#Clothbummums: How green engagement with cloth nappies influences consumer well-being
研究通过布尿布使用者的视觉日记和焦点小组数据,揭示绿色产品参与如何通过美学陷阱、负担-奖励悖论和福祉循环三个阶段提升消费者主观福祉。
• Cloth nappies are one product type where the sustainable is more attractive than the unsustainable. • Consumer well-being changes through the four stages of sustainable engagement. • Burden-reward paradox shows that chores can become rewards through systems of control. • Visual diaries highlight the fashionable value of owning sustainable products.
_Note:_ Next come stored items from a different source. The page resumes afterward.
===== src/rtl/i2c_rb_pkg.sv =====
// Package: shared widths and state encodings for the register-bank target.
// Assumes byte-wide bus transfers that make up 16-bit words.
package i2c_rb_pkg;
    localparam int WORD_W = 16;
    localparam int BYTE_W = 8;

    // Bit-level bus engine state
    typedef enum logic [2:0] {
        ST_IDLE,
        ST_RX,
        ST_RX_ACK,
        ST_TX,
        ST_TX_ACK
    } bus_state_t;

    // Which byte of a write-mode access comes next
    typedef enum logic [2:0] {
        PH_DEV,
        PH_AH,
        PH_AL,
        PH_DH,
        PH_DL
    } phase_t;
endpackage


===== src/rtl/i2c_rb_sync.sv =====
// Module: brings SCL/SDA into the clock domain and flags bus conditions.
// Assumes both lines idle high and the system clock runs many times faster
// than SCL. START = SDA falls while SCL high; STOP = SDA rises while SCL high.
module i2c_rb_sync #(
    parameter int STAGES = 2
) (
    input  logic clk,
    input  logic rst_n,
    input  logic scl_i,
    input  logic sda_i,
    output logic scl_s,
    output logic sda_s,
    output logic scl_rise,
    output logic scl_fall,
    output logic start_det,
    output logic stop_det
);
    logic [STAGES-1:0] scl_ff;
    logic [STAGES-1:0] sda_ff;
    logic              scl_q;
    logic              sda_q;

    // Synchronizer chains, reset to the idle-high bus level
    always_ff @(posedge clk) begin
        if (!rst_n) begin
            scl_ff <= '1;
            sda_ff <= '1;
        end else begin
            scl_ff <= {scl_ff[STAGES-2:0], scl_i};
            sda_ff <= {sda_ff[STAGES-2:0], sda_i};
        end
    end

    assign scl_s = scl_ff[STAGES-1];
    assign sda_s = sda_ff[STAGES-1];

    // One-cycle history for edge detection
    always_ff @(posedge clk) begin
        if (!rst_n) begin
            scl_q <= 1'b1;
            sda_q <= 1'b1;
        end else begin
            scl_q <= scl_s;
            sda_q <= sda_s;
        end
    end

    assign scl_rise  = scl_s & ~scl_q;
    assign scl_fall  = ~scl_s & scl_q;
    assign start_det = scl_s & scl_q & sda_q & ~sda_s;
    assign stop_det  = scl_s & scl_q & ~sda_q & sda_s;
endmodule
This study demonstrates how consumers’ green engagement with a functional, sustainable product (cloth nappies/diapers) directly enhances their subjective well-being while reducing carbon emissions. We conducted two qualitative studies with 27 cloth nappy users and thematically coded visual diaries and focus group data on NVivo. The study offers distinct insights into customer engagement, sustainable post-adoption behaviors, and subjective well-being through a novel theoretical framework comprising three distinct but overlapping layers: the aesthetic trap, the burden–reward paradox, and the well-being cycle. Product ownership and the fashion value of displaying a green product boost consumers’ subjective well-being, and parents’ self-perception is enhanced when the tasks associated with sustainable product usage are rewarding. The well-being cycle of sustainable engagement emphasizes how subjective well-being and identity transformation are dynamic and sustain long-term engagement. Managerial recommendations include increasing desirability of the sustainable product and emphasizing individual benefits by enhancing the visibility of product usage systems.